(EXERCISE INPUTS begins)

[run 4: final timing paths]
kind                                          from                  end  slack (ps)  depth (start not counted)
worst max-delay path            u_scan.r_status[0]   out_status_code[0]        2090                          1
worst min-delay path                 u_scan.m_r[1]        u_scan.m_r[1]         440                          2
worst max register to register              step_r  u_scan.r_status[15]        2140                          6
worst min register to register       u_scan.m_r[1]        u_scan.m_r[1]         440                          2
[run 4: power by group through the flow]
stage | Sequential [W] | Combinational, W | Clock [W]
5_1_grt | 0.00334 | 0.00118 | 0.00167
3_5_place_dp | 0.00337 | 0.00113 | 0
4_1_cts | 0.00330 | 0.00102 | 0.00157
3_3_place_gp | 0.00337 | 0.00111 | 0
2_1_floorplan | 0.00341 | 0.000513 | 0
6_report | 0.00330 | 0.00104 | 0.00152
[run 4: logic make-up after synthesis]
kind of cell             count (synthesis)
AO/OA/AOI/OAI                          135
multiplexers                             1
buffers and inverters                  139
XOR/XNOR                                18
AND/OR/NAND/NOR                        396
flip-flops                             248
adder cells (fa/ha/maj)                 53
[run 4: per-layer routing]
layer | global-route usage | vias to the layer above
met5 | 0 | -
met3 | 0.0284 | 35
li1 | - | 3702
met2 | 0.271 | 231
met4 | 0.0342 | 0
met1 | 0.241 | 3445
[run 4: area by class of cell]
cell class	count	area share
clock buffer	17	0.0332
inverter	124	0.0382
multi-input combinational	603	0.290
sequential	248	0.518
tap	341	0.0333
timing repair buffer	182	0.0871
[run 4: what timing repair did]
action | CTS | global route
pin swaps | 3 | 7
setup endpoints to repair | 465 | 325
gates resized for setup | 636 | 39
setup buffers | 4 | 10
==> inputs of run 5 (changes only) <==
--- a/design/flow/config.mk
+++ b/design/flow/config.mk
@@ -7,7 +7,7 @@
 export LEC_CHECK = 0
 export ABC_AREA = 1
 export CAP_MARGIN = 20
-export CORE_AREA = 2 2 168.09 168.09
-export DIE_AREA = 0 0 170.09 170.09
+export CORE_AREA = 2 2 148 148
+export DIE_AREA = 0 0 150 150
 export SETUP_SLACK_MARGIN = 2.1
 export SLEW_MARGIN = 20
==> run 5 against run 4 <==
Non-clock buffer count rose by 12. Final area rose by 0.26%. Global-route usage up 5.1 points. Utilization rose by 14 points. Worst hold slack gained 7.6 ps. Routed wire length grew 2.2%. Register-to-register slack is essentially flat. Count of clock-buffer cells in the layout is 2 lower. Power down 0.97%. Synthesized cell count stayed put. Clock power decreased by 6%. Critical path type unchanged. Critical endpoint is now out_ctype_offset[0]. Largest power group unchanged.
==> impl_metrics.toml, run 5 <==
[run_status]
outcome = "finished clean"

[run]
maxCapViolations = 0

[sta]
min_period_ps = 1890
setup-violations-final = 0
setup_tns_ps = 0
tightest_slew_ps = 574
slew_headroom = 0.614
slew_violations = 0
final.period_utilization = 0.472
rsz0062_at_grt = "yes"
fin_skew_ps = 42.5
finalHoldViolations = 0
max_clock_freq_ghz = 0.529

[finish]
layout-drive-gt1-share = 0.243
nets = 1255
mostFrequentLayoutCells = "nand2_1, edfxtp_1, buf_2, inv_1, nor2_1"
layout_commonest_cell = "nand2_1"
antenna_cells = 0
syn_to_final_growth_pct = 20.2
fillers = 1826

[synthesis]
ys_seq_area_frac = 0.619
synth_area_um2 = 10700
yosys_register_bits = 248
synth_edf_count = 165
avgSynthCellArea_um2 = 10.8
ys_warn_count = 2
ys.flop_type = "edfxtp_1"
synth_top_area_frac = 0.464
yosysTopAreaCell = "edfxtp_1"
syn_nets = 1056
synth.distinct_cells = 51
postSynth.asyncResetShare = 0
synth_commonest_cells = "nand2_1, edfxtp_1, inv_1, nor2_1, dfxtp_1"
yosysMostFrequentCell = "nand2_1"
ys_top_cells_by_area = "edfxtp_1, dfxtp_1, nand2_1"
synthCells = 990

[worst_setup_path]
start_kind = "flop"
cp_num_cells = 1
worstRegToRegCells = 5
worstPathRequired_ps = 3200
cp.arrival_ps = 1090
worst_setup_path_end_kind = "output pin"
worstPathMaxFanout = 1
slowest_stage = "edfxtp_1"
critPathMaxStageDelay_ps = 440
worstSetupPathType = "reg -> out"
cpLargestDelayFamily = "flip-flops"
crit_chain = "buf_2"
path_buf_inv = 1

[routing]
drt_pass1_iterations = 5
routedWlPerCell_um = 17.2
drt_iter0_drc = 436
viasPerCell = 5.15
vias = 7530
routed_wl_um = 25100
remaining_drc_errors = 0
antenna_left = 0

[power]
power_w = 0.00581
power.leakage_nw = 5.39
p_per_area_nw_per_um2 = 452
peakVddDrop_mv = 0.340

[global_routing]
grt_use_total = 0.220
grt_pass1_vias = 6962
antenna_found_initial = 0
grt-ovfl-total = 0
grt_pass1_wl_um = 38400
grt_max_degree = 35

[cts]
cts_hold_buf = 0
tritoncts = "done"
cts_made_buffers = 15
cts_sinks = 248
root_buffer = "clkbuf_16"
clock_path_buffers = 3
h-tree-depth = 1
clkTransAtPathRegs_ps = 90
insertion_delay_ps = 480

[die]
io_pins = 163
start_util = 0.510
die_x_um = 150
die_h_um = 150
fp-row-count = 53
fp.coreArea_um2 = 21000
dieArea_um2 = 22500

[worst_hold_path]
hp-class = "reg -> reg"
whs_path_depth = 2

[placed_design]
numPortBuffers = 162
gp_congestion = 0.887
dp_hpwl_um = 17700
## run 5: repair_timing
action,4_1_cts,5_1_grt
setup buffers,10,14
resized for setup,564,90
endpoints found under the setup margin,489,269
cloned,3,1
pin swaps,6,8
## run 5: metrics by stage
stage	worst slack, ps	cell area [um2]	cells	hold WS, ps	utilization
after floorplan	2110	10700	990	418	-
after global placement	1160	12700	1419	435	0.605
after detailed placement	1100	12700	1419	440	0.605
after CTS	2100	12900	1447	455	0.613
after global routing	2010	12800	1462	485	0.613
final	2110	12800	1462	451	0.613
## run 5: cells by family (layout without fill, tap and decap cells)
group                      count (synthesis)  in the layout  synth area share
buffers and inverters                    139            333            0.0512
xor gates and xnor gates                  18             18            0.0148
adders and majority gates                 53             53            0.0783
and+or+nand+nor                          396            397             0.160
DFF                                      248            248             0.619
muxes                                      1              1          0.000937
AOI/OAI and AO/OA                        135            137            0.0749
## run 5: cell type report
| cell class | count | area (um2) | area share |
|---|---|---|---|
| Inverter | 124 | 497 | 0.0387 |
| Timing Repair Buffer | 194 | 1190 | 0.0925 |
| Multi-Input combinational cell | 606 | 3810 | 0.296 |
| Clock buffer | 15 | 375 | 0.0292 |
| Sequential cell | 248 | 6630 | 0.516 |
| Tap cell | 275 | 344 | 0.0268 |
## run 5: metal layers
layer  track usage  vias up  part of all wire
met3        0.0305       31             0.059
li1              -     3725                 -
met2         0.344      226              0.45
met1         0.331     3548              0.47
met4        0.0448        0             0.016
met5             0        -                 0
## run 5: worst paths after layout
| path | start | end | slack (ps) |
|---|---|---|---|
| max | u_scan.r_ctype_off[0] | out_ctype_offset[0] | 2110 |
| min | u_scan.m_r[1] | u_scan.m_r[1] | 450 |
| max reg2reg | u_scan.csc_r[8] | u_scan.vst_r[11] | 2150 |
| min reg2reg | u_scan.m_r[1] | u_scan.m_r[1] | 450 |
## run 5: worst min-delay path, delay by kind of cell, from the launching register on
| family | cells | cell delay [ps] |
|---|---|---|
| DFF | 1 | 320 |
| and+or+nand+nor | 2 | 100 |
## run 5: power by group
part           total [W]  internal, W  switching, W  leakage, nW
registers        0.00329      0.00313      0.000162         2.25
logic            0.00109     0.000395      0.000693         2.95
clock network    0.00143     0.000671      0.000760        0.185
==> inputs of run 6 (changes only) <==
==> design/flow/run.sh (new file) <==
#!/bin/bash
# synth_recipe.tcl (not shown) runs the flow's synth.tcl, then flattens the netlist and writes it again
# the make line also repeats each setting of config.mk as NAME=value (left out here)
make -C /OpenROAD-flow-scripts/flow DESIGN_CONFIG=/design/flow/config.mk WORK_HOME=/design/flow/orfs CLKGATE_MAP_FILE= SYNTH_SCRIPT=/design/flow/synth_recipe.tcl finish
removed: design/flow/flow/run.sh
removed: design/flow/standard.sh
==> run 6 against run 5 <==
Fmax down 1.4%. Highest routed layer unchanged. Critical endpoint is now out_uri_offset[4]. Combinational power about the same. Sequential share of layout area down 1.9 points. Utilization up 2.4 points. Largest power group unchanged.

(EXERCISE INPUTS ends)

PROBLEM STATEMENT =
Write out only the lines from the very start of the entries above to the line that includes "worst max register", both ends included, each one unchanged.

SOLVED EXERCISE =
[run 4: final timing paths]
kind                                          from                  end  slack (ps)  depth (start not counted)
worst max-delay path            u_scan.r_status[0]   out_status_code[0]        2090                          1
worst min-delay path                 u_scan.m_r[1]        u_scan.m_r[1]         440                          2
worst max register to register              step_r  u_scan.r_status[15]        2140                          6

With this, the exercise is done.